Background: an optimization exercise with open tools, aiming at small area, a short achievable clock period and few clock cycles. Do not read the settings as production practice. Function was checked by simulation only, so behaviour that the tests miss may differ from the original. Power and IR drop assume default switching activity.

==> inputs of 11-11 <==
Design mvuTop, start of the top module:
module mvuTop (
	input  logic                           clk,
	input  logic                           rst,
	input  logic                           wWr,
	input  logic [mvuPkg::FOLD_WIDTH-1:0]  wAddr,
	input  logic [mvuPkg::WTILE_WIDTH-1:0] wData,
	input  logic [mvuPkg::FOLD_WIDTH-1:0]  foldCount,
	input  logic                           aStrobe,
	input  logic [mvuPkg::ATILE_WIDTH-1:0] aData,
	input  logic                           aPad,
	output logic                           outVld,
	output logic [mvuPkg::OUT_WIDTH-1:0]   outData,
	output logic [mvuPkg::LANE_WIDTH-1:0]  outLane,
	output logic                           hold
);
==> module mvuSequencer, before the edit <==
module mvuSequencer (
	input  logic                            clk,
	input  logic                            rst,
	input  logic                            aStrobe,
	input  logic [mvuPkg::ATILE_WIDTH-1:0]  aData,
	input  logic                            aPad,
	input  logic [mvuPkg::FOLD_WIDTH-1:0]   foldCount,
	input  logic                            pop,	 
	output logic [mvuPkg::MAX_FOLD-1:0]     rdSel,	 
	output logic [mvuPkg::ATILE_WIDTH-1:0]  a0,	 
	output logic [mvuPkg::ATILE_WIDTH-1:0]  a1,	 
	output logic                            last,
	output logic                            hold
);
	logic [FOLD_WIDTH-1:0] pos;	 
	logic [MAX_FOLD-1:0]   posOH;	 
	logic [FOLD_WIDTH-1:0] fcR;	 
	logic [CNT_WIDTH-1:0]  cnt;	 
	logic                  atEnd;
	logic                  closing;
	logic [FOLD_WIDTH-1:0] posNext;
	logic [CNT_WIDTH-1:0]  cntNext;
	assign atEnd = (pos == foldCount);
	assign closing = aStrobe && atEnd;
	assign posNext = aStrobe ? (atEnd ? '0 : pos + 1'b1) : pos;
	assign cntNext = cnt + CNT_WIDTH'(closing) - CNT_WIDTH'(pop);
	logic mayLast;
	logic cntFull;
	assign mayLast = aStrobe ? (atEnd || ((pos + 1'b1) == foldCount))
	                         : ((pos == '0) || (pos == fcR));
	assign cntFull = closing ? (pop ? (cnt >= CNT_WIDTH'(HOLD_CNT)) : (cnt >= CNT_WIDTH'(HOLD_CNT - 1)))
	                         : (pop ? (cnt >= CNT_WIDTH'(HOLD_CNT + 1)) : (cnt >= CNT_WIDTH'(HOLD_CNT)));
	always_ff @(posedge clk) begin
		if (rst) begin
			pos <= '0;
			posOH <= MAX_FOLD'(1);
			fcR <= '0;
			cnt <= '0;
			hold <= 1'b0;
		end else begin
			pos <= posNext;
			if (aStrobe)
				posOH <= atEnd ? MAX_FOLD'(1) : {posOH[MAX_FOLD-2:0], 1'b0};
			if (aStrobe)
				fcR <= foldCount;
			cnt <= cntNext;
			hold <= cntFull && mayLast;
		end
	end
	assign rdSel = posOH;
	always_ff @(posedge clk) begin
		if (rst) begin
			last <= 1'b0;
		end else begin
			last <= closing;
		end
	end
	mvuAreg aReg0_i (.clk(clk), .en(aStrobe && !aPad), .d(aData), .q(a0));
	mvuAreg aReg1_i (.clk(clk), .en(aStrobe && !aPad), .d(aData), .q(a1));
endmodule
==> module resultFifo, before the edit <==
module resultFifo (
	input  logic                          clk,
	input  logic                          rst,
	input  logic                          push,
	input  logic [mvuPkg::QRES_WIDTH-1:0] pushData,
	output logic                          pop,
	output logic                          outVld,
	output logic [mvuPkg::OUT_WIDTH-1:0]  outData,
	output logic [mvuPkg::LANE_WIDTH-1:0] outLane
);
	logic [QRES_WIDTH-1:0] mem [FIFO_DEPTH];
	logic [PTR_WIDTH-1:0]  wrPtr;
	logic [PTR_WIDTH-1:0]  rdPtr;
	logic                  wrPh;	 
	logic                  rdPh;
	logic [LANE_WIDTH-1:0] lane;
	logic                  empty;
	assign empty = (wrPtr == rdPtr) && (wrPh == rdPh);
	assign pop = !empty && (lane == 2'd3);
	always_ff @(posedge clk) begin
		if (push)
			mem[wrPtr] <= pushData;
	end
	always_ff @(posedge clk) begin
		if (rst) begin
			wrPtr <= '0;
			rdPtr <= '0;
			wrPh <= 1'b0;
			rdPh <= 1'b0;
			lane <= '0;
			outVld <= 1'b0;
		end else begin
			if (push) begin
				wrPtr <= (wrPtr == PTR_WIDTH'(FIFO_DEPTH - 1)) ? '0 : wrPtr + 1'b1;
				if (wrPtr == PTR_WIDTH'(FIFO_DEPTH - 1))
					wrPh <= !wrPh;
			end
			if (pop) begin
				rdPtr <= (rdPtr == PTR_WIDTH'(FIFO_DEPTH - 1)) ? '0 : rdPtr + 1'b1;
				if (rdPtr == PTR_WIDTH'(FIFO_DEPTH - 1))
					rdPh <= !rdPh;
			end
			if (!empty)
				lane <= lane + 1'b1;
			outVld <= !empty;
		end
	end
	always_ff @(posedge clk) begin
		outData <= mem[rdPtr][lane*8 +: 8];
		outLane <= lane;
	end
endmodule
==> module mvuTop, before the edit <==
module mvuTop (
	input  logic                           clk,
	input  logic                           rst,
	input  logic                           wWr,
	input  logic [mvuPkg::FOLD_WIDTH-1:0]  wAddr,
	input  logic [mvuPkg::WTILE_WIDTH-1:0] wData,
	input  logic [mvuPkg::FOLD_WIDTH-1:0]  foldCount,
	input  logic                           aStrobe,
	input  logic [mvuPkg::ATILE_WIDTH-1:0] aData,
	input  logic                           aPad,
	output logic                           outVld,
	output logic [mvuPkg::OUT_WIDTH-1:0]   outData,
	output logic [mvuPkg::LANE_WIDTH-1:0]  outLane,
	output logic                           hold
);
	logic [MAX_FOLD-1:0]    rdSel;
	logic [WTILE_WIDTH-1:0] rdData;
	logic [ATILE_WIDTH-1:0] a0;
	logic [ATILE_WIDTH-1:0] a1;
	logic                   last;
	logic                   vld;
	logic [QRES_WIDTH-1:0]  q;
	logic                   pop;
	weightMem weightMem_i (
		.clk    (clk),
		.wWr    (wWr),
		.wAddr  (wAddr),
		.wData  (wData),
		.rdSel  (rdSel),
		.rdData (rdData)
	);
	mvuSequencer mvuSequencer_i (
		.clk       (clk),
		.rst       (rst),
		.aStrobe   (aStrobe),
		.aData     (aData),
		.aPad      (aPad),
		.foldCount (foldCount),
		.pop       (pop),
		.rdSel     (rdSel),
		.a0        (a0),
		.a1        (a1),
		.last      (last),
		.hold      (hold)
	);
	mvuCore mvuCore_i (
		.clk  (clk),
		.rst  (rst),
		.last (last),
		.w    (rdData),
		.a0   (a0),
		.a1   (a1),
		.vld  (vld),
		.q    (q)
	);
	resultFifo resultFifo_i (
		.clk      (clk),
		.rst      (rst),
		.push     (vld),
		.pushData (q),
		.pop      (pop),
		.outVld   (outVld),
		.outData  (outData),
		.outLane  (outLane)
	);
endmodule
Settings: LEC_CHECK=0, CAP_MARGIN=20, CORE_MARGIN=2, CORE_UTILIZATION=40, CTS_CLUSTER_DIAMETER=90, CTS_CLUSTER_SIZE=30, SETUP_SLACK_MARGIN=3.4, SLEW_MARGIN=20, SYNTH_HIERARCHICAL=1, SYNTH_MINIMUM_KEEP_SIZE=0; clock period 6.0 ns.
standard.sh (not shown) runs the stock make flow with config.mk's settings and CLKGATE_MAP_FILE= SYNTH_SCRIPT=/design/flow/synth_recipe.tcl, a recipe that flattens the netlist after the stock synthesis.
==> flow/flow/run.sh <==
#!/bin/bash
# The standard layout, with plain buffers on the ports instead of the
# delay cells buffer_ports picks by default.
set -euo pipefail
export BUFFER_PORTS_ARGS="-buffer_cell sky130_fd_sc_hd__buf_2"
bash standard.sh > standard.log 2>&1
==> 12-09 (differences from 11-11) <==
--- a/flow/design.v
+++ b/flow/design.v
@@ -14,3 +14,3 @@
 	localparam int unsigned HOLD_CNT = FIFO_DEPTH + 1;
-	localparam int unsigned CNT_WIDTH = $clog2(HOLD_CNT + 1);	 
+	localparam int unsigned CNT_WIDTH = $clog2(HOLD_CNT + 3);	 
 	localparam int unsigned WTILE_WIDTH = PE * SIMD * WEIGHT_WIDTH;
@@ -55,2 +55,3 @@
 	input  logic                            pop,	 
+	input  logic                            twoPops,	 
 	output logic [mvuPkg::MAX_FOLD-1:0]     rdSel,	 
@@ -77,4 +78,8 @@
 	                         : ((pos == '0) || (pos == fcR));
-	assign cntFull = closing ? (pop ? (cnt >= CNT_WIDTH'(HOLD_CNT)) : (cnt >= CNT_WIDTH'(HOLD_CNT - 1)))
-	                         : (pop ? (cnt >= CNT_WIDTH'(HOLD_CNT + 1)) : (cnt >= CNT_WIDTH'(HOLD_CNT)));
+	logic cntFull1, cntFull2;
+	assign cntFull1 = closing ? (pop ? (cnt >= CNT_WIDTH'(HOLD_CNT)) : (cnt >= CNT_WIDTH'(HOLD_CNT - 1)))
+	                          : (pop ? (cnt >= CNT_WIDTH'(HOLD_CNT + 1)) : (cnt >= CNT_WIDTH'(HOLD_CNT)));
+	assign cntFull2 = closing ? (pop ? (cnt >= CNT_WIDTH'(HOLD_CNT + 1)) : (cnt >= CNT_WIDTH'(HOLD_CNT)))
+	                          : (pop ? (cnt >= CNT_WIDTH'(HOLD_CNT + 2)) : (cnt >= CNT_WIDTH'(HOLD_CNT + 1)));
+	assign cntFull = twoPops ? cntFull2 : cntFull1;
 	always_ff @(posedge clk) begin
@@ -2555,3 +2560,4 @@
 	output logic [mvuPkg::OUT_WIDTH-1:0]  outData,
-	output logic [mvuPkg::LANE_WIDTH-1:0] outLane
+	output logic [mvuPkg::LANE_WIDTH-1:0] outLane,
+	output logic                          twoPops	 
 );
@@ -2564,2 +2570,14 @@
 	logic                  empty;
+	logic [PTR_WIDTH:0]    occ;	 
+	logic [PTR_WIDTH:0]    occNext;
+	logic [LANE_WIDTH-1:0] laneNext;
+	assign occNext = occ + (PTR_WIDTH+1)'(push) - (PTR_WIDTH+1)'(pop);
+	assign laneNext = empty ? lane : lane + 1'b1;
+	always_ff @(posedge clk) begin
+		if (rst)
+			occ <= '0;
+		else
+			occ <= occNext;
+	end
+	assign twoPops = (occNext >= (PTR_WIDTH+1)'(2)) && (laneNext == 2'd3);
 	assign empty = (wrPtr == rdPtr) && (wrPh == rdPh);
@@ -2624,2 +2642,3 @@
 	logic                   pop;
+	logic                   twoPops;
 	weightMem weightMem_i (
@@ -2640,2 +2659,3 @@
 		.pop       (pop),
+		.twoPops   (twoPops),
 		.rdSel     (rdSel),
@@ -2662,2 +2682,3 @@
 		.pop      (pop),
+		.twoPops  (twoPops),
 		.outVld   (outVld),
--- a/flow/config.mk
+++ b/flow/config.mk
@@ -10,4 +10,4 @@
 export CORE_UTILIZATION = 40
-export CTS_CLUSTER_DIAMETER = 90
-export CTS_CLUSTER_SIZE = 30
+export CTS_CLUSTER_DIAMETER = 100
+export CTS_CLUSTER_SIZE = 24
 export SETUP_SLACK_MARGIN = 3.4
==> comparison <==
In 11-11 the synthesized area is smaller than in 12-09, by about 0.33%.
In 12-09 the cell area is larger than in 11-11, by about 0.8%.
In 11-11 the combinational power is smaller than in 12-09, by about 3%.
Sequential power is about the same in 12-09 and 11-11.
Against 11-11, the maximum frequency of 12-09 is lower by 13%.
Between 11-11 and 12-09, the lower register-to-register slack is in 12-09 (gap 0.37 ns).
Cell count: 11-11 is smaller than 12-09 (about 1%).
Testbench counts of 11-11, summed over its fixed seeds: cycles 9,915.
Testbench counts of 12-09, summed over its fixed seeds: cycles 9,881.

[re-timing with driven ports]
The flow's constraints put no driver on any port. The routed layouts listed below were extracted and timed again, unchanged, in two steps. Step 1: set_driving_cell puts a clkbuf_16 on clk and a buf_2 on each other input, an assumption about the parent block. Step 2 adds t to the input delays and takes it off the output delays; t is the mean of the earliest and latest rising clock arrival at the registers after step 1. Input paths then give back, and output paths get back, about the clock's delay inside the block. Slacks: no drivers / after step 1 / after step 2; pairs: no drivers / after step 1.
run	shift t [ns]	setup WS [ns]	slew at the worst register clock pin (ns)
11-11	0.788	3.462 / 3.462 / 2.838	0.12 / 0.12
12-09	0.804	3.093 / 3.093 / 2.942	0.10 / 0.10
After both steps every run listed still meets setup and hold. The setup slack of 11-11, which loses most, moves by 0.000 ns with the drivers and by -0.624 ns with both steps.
______
Copy out every line of the listing that includes the string "empty".

	logic                  empty;
	assign empty = (wrPtr == rdPtr) && (wrPh == rdPh);
	assign pop = !empty && (lane == 2'd3);
			if (!empty)
			outVld <= !empty;
 	logic                  empty;
+	assign laneNext = empty ? lane : lane + 1'b1;
 	assign empty = (wrPtr == rdPtr) && (wrPh == rdPh);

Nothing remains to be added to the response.